Antibiotics for the primary prevention of acute rheumatic fever: a meta-analysis
1 Primary Health Care Directorate, Faculty of Health Sciences, University of Cape Town, Cape Town, South Africa
2 The Cardiac Clinic, Department of Medicine, Groote Schuur Hospital and University of Cape Town, Cape Town, South Africa
BMC Cardiovascular Disorders 2005, 5:11 doi:10.1186/1471-2261-5-11Published: 31 May 2005
Rheumatic fever continues to put a significant burden on the health of low socio-economic populations in low and middle-income countries despite the near disappearance of the disease in the developed world over the past century. Antibiotics have long been thought of as an effective method for preventing the onset of acute rheumatic fever following a Group-A streptococcal (GAS) throat infection; however, their use has not been widely adopted in developing countries for the treatment of sore throats. We have used the tools of systematic review and meta-analysis to quantify the effectiveness of antibiotic treatment for sore throat, with symptoms suggestive of group A streptococcal (GAS) infection, for the primary prevention of acute rheumatic fever.
Trials were identified through a systematic search of titles and abstracts found in the Cochrane Central Register of Controlled Trials (Cochrane Library Issue 4, 2003), MEDLINE (1966–2003), EMBASE (1966–2003), and the reference lists of identified studies. The selection criteria included randomised or quasi-randomised controlled trials comparing the effectiveness of antibiotics versus no antibiotics for the prevention of rheumatic fever in patients presenting with a sore throat, with or without confirmation of GAS infection, and no history of rheumatic fever.

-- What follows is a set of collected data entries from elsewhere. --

`src/seq_cfg.svh`:
```
/*
  Constants of the event/action sequencer: register indices, field
  positions, reset values and table sizes.
  Assumes it is included by bare name wherever a constant is needed.
*/
`ifndef SEQ_CFG_SVH
`define SEQ_CFG_SVH

`define SEQ_MAX_PAIRS 20
`define SEQ_NUM_CMP 4
`define SEQ_NUM_RULE 4
`define SEQ_VAR_W 16
`define SEQ_SEL_W 5
`define SEQ_ACT_W 8
`define SEQ_ADDR_W 6
`define SEQ_DATA_W 32

`define SEQ_REG_CTRL 6'h00
`define SEQ_REG_COUNT 6'h01
`define SEQ_REG_STATUS 6'h02
`define SEQ_REG_CMP_BASE 6'h04
`define SEQ_REG_RULE_BASE 6'h08
`define SEQ_REG_PAIR_BASE 6'h10

`define SEQ_CTRL_RUN_BIT 0
`define SEQ_STATUS_RUN_BIT 8
`define SEQ_STATUS_ACT_LSB 16
`define SEQ_COUNT_RST 5'h01

`define SEQ_SRC_STATUS 0
`define SEQ_SRC_DIN 8
`define SEQ_SRC_TIMER 12
`define SEQ_SRC_CMP 16
`define SEQ_SRC_RULE 20
`define SEQ_SRC_TRUE 24

`endif

```
`src/seq_pkg.sv`:
```
/*
  Types shared by the sequencer modules: states, operator codes and
  the packed layouts of comparator, logic rule and pair registers.
  Assumes seq_cfg.svh is on the include path.
*/
`include "seq_cfg.svh"

package seq_pkg;

  typedef enum logic {st_idle, st_run} seq_state_t;

  typedef enum logic [1:0] {cmp_gt, cmp_lt, cmp_eq, cmp_ne} cmp_op_t;

  typedef enum logic [1:0] {lop_and, lop_or, lop_and_not, lop_or_not}
    rule_op_t;

  typedef struct packed {
    cmp_op_t op;
    logic [1:0] var_sel;
    logic [`SEQ_VAR_W-1:0] preset;
  } cmp_cfg_t;

  typedef struct packed {
    rule_op_t op2;
    rule_op_t op1;
    logic [2:0] invert;
    logic [`SEQ_SEL_W-1:0] sel2;
    logic [`SEQ_SEL_W-1:0] sel1;
    logic [`SEQ_SEL_W-1:0] sel0;
  } rule_cfg_t;

  typedef struct packed {
    logic [`SEQ_ACT_W-1:0] action_select;
    logic [`SEQ_SEL_W-1:0] event_condition_select;
  } pair_t;

  function automatic logic bit_of(input logic [31:0] vec,
                                  input logic [`SEQ_SEL_W-1:0] sel);
    return vec[sel];
  endfunction : bit_of

endpackage : seq_pkg

```
`src/seq_cond_if.sv`:
```
/*
  Carrier between the sequencer core and its comparator and logic rule
  banks. Assumes the core drives the configuration and source signals.
*/
`timescale 1ns/1ps
`default_nettype none
`include "seq_cfg.svh"

interface seq_cond_if;
  import seq_pkg::*;

  logic [`SEQ_NUM_CMP-1:0][`SEQ_VAR_W-1:0] vars;
  cmp_cfg_t [`SEQ_NUM_CMP-1:0] cmp_cfg;
  logic [`SEQ_NUM_CMP-1:0] comp;
  logic [31:0] src;
  rule_cfg_t [`SEQ_NUM_RULE-1:0] rule_cfg;
  logic [`SEQ_NUM_RULE-1:0] rule;

  modport cmp_mp (input vars, input cmp_cfg, output comp);
  modport rule_mp (input src, input rule_cfg, output rule);
endinterface : seq_cond_if

`default_nettype wire

```
`src/seq_compare_bank.sv`:
```
/*
  Bank of comparators: each checks one selected drive variable against
  its preset. Assumes variables are stable on the core clock.
*/
`timescale 1ns/1ps
`default_nettype none
`include "seq_cfg.svh"

module seq_compare_bank
  import seq_pkg::*;
(
  seq_cond_if.cmp_mp bus
);

  function automatic logic cmp_eval(input cmp_op_t op,
                                    input logic [`SEQ_VAR_W-1:0] a,
                                    input logic [`SEQ_VAR_W-1:0] b);
    logic r;
    r = 1'b0;
    unique case (op)
      cmp_gt: r = a > b;
      cmp_lt: r = a < b;
      cmp_eq: r = a == b;
      cmp_ne: r = a != b;
    endcase
    return r;
  endfunction : cmp_eval

  genvar i;
  generate
    for (i = 0; i < `SEQ_NUM_CMP; i++)
    begin : g_cmp
      // unsigned compare; signed variables must be offset upstream
      assign bus.comp[i] = cmp_eval(bus.cmp_cfg[i].op,
                                    bus.vars[bus.cmp_cfg[i].var_sel],
                                    bus.cmp_cfg[i].preset);
    end
  endgenerate

endmodule : seq_compare_bank

`default_nettype wire

```
`src/seq_rule_bank.sv`:
```
/*
  Bank of logic rules: each combines three selected boolean sources.
  Assumes the source vector holds no rule outputs, so no loop exists.
*/
`timescale 1ns/1ps
`default_nettype none
`include "seq_cfg.svh"

module seq_rule_bank
  import seq_pkg::*;
(
  seq_cond_if.rule_mp bus
);

  function automatic logic lop(input rule_op_t op, input logic x,
                               input logic y);
    logic r;
    r = 1'b0;
    unique case (op)
      lop_and: r = x & y;
      lop_or: r = x | y;
      lop_and_not: r = x & ~y;
      lop_or_not: r = x | ~y;
    endcase
    return r;
  endfunction : lop

  function automatic logic rule_eval(input rule_cfg_t c,
                                     input logic [31:0] v);
    logic a;
    logic b;
    logic d;
    a = bit_of(v, c.sel0) ^ c.invert[0];
    b = bit_of(v, c.sel1) ^ c.invert[1];
    d = bit_of(v, c.sel2) ^ c.invert[2];
    return lop(c.op2, lop(c.op1, a, b), d);
  endfunction : rule_eval

  genvar i;
  generate
    for (i = 0; i < `SEQ_NUM_RULE; i++)
    begin : g_rule
      // a two-input rule selects the constant-true source as its third
      assign bus.rule[i] = rule_eval(bus.rule_cfg[i], bus.src);
    end
  endgenerate

endmodule : seq_rule_bank

`default_nettype wire

```
`src/event_action_sequencer.sv`:
```
/*
  Event/action sequencer core with its register port, comparator bank
  and logic rule bank. Assumes status, timer and variable inputs come
  from logic on clock_i, digital inputs from pins, and a one-cycle
  scan tick marks each scan interval.
*/
// Design decisions made here: strobed register access and the register offsets.
`timescale 1ns/1ps
`default_nettype none
`include "seq_cfg.svh"

// Overview of operation
// - numbered pairs link one event selection to one action selection.
// - an event is a status bit, logic rule or comparator being true.
// - true current event fires its action, then the next event is used.
// - only one event is evaluated at any time.
// - false event: no action, no other event, position kept.
// - after start only event zero is checked each scan until true.
// - one to twenty pairs may be programmed.
// - after the last pair's action, evaluation returns to event zero.
// - comparators test a selected variable against a fixed preset.
// - logic rules join up to three booleans with AND, OR and NOT.
// - rule and comparator outputs are visible to other functions.
module event_action_sequencer
  import seq_pkg::*;
(
  input wire logic clock_i,
  input wire logic resetn_i,
  input wire logic [`SEQ_ADDR_W-1:0] addr_i,
  input wire logic [`SEQ_DATA_W-1:0] wdata_i,
  input wire logic write_i,
  input wire logic read_i,
  output logic [`SEQ_DATA_W-1:0] rdata_o,
  input wire logic scan_tick_i,
  input wire logic [7:0] status_i,
  input wire logic [3:0] din_i,
  input wire logic [3:0] timer_i,
  input wire logic [`SEQ_NUM_CMP*`SEQ_VAR_W-1:0] vars_i,
  output logic action_valid_o,
  output logic [`SEQ_ACT_W-1:0] action_code_o,
  output logic [`SEQ_SEL_W-1:0] pair_index_o,
  output logic running_o,
  output logic [`SEQ_NUM_CMP-1:0] compare_o,
  output logic [`SEQ_NUM_RULE-1:0] rule_o
);

  logic [3:0] din_meta;
  logic [3:0] din_sync;
  logic run_ctl;
  logic [`SEQ_SEL_W-1:0] pair_count;
  cmp_cfg_t [`SEQ_NUM_CMP-1:0] cmp_cfg;
  rule_cfg_t [`SEQ_NUM_RULE-1:0] rule_cfg;
  pair_t pair_tab [`SEQ_MAX_PAIRS];
  seq_state_t state;
  logic [`SEQ_SEL_W-1:0] index;
  logic [`SEQ_ACT_W-1:0] last_action;
  logic [`SEQ_SEL_W-1:0] last_pair;
  logic [31:0] bool_vec;
  logic [31:0] src_vec;
  pair_t cur_pair;
  logic event_true;
  logic fire;
  logic [`SEQ_DATA_W-1:0] read_mux;
  logic [`SEQ_ADDR_W-1:0] rel_addr;

  seq_cond_if cond ();

  seq_compare_bank u_cmp (
    .bus(cond.cmp_mp)
  );

  seq_rule_bank u_rule (
    .bus(cond.rule_mp)
  );

  // digital inputs come from pins; only din_sync is read by logic
  always_ff @(posedge clock_i)
  begin
    if (!resetn_i)
    begin
      din_meta <= 4'h0;
      din_sync <= 4'h0;
    end
    else
    begin
      din_meta <= din_i;
      din_sync <= din_meta;
    end
  end

  assign cond.vars = vars_i;
  assign cond.cmp_cfg = cmp_cfg;
  assign cond.rule_cfg = rule_cfg;
  // rules see no rule outputs, which keeps the rule bank loop free
  assign src_vec = {7'h00, 1'b1, 4'h0, cond.comp, timer_i, din_sync,
                    status_i};
  assign cond.src = src_vec;
  assign bool_vec = {7'h00, 1'b1, cond.rule, cond.comp, timer_i,
                     din_sync, status_i};

  // out-of-range counts are clamped rather than refused
  always_comb
  begin
    if (pair_count == 5'h00)
      last_pair = 5'h00;
    else if (pair_count > 5'(`SEQ_MAX_PAIRS))
      last_pair = 5'(`SEQ_MAX_PAIRS - 1);
    else
      last_pair = pair_count - 5'h01;
  end

  assign cur_pair = pair_tab[index];
  assign event_true = bit_of(bool_vec, cur_pair.event_condition_select);
  assign fire = scan_tick_i && (state == st_run) && run_ctl &&
                event_true;

  always_ff @(posedge clock_i)
  begin
    if (!resetn_i)
    begin
      run_ctl <= 1'b0;
      pair_count <= `SEQ_COUNT_RST;
    end
    else if (write_i)
    begin
      if (addr_i == `SEQ_REG_CTRL)
        run_ctl <= wdata_i[`SEQ_CTRL_RUN_BIT];
      if (addr_i == `SEQ_REG_COUNT)
        pair_count <= wdata_i[`SEQ_SEL_W-1:0];
    end
  end

  genvar i;
  generate
    for (i = 0; i < `SEQ_NUM_CMP; i++)
    begin : g_cmp_reg
      always_ff @(posedge clock_i)
      begin
        if (!resetn_i)
          cmp_cfg[i] <= '0;
        else if (write_i && addr_i == 6'(`SEQ_REG_CMP_BASE + i))
          cmp_cfg[i] <= cmp_cfg_t'(wdata_i[$bits(cmp_cfg_t)-1:0]);
      end
    end
    for (i = 0; i < `SEQ_NUM_RULE; i++)
    begin : g_rule_reg
      always_ff @(posedge clock_i)
      begin
        if (!resetn_i)
          rule_cfg[i] <= '0;
        else if (write_i && addr_i == 6'(`SEQ_REG_RULE_BASE + i))
          rule_cfg[i] <= rule_cfg_t'(wdata_i[$bits(rule_cfg_t)-1:0]);
      end
    end
    for (i = 0; i < `SEQ_MAX_PAIRS; i++)
    begin : g_pair_reg
      always_ff @(posedge clock_i)
      begin
        if (!resetn_i)
          pair_tab[i] <= '0;
        else if (write_i && addr_i == 6'(`SEQ_REG_PAIR_BASE + i))
          pair_tab[i] <= pair_t'(wdata_i[$bits(pair_t)-1:0]);
      end
    end
  endgenerate

  // a count lowered below the index while running wraps on next fire
  always_ff @(posedge clock_i)
  begin
    if (!resetn_i)
    begin
      state <= st_idle;
      index <= 5'h00;
      running_o <= 1'b0;
    end
    else
    begin
      unique case (state)
        st_idle:
        begin
          index <= 5'h00;
          if (run_ctl)
          begin
            state <= st_run;
            running_o <= 1'b1;
          end
        end
        st_run:
        begin
          if (!run_ctl)
          begin
            state <= st_idle;
            running_o <= 1'b0;
            index <= 5'h00;
          end
          else if (fire)
          begin
            if (index >= last_pair)
              index <= 5'h00;
            else
              index <= index + 5'h01;
          end
        end
      endcase
    end
  end

  assign pair_index_o = index;

  always_ff @(posedge clock_i)
  begin
    if (!resetn_i)
    begin
      action_valid_o <= 1'b0;
      action_code_o <= 8'h00;
      last_action <= 8'h00;
    end
    else
    begin
      action_valid_o <= fire;
      if (fire)
      begin
        action_code_o <= cur_pair.action_select;
        last_action <= cur_pair.action_select;
      end
    end
  end

  // registered copies so other drive functions can use them freely
  always_ff @(posedge clock_i)
  begin
    if (!resetn_i)
    begin
      compare_o <= 4'h0;
      rule_o <= 4'h0;
    end
    else
    begin
      compare_o <= cond.comp;
      rule_o <= cond.rule;
    end
  end

  assign rel_addr = addr_i - `SEQ_REG_PAIR_BASE;

  always_comb
  begin
    read_mux = 32'h0000_0000;
    if (addr_i == `SEQ_REG_CTRL)
      read_mux = {31'h0000_0000, run_ctl};
    else if (addr_i == `SEQ_REG_COUNT)
      read_mux = {27'h000_0000, pair_count};
    else if (addr_i == `SEQ_REG_STATUS)
      read_mux = {8'h00, last_action, 7'h00, running_o, 3'h0, index};
    else if (addr_i >= `SEQ_REG_CMP_BASE &&
             addr_i < `SEQ_REG_CMP_BASE + 6'h04)
      read_mux = 32'(cmp_cfg[addr_i[1:0]]);
    else if (addr_i >= `SEQ_REG_RULE_BASE &&
             addr_i < `SEQ_REG_RULE_BASE + 6'h04)
      read_mux = 32'(rule_cfg[addr_i[1:0]]);
    else if (addr_i >= `SEQ_REG_PAIR_BASE &&
             rel_addr < 6'(`SEQ_MAX_PAIRS))
      read_mux = 32'(pair_tab[rel_addr[4:0]]);
  end

  // data stand only in the cycle after the read strobe
  always_ff @(posedge clock_i)
  begin
    if (!resetn_i)
      rdata_o <= 32'h0000_0000;
    else if (read_i)
      rdata_o <= read_mux;
    else
      rdata_o <= 32'h0000_0000;
  end
endmodule : event_action_sequencer

`default_nettype wire

```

Ten trials (n = 7665) were eligible for inclusion in this review. The methodological quality of the studies, in general, was poor. All of the included trials were conducted during the period of 1950 and 1961 and in 8 of the 10 trials the study population consisted of young adult males living on United States military bases. Fixed effects, meta-analysis revealed an overall protective effect for the use of antibiotics against acute rheumatic fever of 70% (RR = 0.32; 95% CI = 0.21–0.48). The absolute risk reduction was 1.67% with an NNT of 53. When meta-analysis was restricted to include only trials evaluating penicillin, a protective effect of 80% was found (Fixed effect RR = 0.20, 95% CI = 0.11–0.36) with an NNT of 60. The marginal cost of preventing one case of rheumatic fever by a single intramuscular injection of penicillin is approximately US$46 in South Africa.
Antibiotics appear to be effective in reducing the incidence of acute rheumatic fever following an episode of suspected GAS pharyngitis. This effect may be achieved at relatively low cost if a single intramuscular penicillin injection is administered.